> Exercise instructions
Filter the records, keeping every line that has the string "south".

> Provided data
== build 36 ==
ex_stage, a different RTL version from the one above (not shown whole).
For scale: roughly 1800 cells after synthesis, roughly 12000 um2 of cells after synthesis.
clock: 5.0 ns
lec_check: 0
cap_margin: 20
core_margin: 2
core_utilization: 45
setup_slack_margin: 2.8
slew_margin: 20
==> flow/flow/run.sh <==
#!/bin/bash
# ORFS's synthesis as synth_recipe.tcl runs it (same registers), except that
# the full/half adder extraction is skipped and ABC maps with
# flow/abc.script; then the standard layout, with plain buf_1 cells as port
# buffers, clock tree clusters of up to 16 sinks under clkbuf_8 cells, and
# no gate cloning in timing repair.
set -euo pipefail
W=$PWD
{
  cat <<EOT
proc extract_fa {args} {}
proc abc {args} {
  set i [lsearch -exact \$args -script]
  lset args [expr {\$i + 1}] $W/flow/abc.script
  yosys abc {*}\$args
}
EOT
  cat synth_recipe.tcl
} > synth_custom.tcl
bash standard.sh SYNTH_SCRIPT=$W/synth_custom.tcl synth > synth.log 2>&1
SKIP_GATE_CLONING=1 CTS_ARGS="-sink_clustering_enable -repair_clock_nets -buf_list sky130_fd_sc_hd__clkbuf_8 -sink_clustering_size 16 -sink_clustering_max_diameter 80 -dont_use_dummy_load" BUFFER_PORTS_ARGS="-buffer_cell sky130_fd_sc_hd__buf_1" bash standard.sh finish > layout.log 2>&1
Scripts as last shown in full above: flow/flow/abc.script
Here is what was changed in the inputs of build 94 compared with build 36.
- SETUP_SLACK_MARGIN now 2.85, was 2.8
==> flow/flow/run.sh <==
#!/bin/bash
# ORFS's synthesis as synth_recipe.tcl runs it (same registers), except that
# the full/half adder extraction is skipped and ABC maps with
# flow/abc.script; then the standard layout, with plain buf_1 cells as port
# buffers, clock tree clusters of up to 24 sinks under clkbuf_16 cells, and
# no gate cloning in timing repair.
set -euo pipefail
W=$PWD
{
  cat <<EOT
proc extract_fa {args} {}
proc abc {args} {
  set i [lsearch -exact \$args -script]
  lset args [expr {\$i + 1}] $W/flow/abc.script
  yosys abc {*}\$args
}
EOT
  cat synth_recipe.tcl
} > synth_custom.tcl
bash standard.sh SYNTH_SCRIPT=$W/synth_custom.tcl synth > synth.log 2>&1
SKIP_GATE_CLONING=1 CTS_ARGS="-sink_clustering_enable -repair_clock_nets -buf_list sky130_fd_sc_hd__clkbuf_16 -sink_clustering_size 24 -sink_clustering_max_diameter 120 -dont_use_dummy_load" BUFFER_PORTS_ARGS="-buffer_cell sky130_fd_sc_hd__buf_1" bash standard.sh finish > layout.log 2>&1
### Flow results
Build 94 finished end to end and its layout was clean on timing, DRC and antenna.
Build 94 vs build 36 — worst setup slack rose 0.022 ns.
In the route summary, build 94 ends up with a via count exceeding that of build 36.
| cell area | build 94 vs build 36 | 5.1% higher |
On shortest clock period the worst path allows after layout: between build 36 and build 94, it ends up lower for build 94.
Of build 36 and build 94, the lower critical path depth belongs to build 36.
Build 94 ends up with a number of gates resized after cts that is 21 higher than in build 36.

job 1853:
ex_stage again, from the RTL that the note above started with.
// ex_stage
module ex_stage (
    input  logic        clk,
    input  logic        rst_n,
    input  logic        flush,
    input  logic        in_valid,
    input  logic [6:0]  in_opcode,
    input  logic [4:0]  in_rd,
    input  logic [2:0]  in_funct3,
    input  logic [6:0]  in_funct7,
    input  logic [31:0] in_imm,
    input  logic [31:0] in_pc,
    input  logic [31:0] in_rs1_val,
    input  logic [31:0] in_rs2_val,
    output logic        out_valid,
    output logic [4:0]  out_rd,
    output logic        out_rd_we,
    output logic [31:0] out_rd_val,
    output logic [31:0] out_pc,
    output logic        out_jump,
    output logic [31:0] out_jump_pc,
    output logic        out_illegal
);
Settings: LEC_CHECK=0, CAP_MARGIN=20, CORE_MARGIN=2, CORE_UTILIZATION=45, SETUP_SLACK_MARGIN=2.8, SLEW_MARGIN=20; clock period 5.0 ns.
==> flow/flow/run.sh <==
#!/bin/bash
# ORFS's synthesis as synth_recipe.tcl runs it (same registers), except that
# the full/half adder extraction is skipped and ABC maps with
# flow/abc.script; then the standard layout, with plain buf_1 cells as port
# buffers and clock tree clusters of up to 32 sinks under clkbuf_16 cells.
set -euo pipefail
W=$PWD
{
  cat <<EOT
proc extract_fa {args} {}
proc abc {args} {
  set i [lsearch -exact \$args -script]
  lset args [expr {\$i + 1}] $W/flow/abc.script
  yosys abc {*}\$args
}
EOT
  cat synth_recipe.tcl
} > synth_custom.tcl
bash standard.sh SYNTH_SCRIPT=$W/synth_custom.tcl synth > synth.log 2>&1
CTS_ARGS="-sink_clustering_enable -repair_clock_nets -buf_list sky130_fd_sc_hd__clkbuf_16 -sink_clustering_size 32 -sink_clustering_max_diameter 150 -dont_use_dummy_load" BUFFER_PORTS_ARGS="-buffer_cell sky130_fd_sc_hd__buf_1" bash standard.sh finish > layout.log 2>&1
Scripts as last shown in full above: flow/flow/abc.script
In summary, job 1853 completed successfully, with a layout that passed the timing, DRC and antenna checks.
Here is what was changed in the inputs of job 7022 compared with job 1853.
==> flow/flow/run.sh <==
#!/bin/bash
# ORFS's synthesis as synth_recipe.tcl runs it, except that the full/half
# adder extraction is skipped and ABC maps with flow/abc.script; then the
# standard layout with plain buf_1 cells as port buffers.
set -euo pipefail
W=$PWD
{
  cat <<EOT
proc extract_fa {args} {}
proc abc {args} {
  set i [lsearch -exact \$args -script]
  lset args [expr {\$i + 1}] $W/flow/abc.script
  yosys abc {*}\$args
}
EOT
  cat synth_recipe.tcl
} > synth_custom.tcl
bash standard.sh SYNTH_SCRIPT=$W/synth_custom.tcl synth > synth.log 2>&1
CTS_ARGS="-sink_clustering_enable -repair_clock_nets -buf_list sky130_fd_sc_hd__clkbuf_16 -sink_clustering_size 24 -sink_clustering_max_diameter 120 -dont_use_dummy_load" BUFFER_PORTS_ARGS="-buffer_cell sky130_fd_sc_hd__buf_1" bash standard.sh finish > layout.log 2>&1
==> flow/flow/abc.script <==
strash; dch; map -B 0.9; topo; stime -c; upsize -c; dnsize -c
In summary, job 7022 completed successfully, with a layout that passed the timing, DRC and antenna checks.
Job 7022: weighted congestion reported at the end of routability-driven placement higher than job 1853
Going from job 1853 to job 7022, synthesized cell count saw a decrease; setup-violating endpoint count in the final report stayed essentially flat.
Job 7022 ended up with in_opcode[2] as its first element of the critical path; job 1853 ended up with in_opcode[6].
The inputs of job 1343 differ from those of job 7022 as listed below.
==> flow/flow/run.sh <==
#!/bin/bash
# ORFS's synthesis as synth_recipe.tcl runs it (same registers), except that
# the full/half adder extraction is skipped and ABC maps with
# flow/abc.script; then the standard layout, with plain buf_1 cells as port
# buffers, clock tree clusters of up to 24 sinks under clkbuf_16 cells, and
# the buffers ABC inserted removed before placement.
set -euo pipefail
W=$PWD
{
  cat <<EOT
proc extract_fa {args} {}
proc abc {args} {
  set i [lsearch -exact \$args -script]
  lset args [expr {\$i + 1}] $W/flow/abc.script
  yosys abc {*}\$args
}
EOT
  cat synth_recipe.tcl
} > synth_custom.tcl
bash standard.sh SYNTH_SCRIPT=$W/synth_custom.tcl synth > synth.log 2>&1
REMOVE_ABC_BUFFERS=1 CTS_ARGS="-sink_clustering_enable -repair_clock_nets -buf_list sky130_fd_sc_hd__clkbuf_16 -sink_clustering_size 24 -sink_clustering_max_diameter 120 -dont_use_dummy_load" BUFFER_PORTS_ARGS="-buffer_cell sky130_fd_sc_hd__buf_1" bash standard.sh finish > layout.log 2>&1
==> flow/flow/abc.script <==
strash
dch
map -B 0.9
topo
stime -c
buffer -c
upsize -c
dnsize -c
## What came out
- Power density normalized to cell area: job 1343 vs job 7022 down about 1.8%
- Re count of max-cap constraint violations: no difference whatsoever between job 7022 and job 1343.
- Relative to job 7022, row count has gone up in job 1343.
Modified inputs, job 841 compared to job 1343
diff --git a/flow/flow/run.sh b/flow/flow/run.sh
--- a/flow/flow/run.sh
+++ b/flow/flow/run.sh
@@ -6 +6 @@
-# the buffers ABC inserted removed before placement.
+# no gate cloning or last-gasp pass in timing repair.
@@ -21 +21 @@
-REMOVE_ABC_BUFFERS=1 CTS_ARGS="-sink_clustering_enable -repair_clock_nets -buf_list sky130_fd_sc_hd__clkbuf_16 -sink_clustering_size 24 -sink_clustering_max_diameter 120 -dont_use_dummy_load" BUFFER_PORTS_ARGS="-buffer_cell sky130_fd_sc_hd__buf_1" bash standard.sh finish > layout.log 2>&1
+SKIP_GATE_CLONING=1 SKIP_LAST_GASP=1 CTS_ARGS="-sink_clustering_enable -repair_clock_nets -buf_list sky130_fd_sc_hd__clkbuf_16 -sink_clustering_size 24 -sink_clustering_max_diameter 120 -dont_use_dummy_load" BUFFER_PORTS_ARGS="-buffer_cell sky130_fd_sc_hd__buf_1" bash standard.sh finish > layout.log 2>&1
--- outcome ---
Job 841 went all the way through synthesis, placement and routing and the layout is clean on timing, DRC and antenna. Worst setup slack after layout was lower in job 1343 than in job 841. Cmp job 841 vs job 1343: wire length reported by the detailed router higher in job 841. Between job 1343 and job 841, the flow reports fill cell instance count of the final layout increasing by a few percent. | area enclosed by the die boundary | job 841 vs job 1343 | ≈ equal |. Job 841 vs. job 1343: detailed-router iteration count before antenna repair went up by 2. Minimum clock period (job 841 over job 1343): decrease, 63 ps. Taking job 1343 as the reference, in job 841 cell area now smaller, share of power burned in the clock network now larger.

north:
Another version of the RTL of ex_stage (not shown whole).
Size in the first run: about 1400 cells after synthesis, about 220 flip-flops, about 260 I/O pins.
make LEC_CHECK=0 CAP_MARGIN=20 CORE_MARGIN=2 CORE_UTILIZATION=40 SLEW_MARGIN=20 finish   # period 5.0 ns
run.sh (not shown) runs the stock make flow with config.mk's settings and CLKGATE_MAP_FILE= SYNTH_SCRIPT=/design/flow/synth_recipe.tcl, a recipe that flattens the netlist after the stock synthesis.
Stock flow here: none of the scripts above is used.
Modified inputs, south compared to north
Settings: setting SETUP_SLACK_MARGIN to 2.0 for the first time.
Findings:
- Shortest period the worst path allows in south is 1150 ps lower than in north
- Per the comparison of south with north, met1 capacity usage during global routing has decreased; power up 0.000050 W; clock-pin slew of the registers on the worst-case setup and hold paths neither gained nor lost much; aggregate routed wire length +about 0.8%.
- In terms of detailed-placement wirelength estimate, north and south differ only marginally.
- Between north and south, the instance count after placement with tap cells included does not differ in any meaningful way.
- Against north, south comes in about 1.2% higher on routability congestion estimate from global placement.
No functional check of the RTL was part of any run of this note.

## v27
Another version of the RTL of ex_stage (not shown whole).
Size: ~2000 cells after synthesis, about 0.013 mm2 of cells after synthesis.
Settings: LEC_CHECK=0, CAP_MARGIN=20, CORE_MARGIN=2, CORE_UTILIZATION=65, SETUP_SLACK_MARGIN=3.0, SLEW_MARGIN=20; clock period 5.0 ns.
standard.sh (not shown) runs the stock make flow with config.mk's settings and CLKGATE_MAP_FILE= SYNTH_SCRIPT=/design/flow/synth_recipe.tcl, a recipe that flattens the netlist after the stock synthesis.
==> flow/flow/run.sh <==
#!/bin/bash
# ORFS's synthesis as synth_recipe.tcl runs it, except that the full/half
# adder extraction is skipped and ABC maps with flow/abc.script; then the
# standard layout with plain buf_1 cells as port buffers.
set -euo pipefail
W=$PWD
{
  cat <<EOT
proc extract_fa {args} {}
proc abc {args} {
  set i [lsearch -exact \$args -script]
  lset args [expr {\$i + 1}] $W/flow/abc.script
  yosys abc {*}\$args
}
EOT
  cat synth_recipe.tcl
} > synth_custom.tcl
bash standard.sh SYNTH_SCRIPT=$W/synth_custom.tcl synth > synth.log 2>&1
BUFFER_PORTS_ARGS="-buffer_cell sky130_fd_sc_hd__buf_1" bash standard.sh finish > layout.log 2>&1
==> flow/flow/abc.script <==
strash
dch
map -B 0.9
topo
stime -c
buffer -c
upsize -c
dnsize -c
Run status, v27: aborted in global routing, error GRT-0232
Context: an optimization exercise on an open-source flow, tuned for small area, a short achievable clock period and few clock cycles per item. The choices shown serve that exercise and are no tape-out recipe.
Where RTL was checked, it was by simulation tests only, not by an equivalence proof against the original.
Power figures rest on the tool's default switching activity, not on a simulated workload.

P:
==> flow/design.v (excerpt) <==
module pdec_updt_top (
  input  logic         clk,
  input  logic         rst_n,
  input  logic         cfg_leaf_mode,
  input  logic [2:0]   cfg_jump_type,
  input  logic [1:0]   cfg_dcrc_num,
  input  logic         cfg_dcrc_mode,
  input  logic [2:0]   cfg_dcrc_ini,
  input  logic [23:0]  cfg_dcrc_idx,
  input  logic         dec_start,
  input  logic         upd_valid,
  input  logic [7:0]   srvl_bmp,
  input  logic [39:0]  pm_idx,
  input  logic [127:0] bit_val,
  input  logic [491:0] dcrc_info,
  output logic         upd_ready,
  output logic         upd_done,
  output logic [7:0]   list_wen,
  output logic [7:0]   list_waddr,
  output logic [31:0]  list_wdata,
  output logic [15:0]  path_stat,
  output logic         early_term
);
  localparam int NP = pdec_pkg::num_path;
  localparam logic [1:0] ST_CK  = 2'd0;
  localparam logic [1:0] ST_VAL = 2'd1;
  localparam logic [1:0] ST_INV = 2'd3;
  logic          busy_q;         
  logic [1:0]    wstep_q;        
  logic [7:0]    cnt_q;          
  logic [NP-1:0] bit_q;          
  logic [2:0]    mask_q;         
  logic [2:0]    info_q;         
  logic [2:0]    chk_q;          
  logic          mode_q;         
  ...
Size in the first run: ~69 flip-flops, roughly 770 I/O pins.
export LEC_CHECK = 0
export CAP_MARGIN = 20
export CORE_AREA = 5 5 275 275
export DIE_AREA = 0 0 280 280
export SETUP_SLACK_MARGIN = 1.7
export SLEW_MARGIN = 20
export SYNTH_HIERARCHICAL = 1
export TNS_END_PERCENT = 0
create_clock -name core_clock -period 5.0 [get_ports {clk}]
standard.sh (not shown) runs the stock make flow with config.mk's settings and CLKGATE_MAP_FILE= SYNTH_SCRIPT=/design/flow/synth_recipe.tcl, a recipe that flattens the netlist after the stock synthesis.
==> flow/flow/run.sh <==
#!/bin/bash
# Standard ORFS layout; the port buffers are the small sky130 buf_1
# instead of the delay buffer buffer_ports picks by default.
set -euo pipefail
bash standard.sh BUFFER_PORTS_ARGS="-buffer_cell sky130_fd_sc_hd__buf_1" finish > standard_flow.log 2>&1
P has completed all stages; timing, DRC and antenna checks passed.
Testbench counts of P, summed over its fixed seeds: cycles 6,540, updates 3,072.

> Answer for this exercise
Modified inputs, south compared to north
- Shortest period the worst path allows in south is 1150 ps lower than in north
- Per the comparison of south with north, met1 capacity usage during global routing has decreased; power up 0.000050 W; clock-pin slew of the registers on the worst-case setup and hold paths neither gained nor lost much; aggregate routed wire length +about 0.8%.
- In terms of detailed-placement wirelength estimate, north and south differ only marginally.
- Between north and south, the instance count after placement with tap cells included does not differ in any meaningful way.
- Against north, south comes in about 1.2% higher on routability congestion estimate from global placement.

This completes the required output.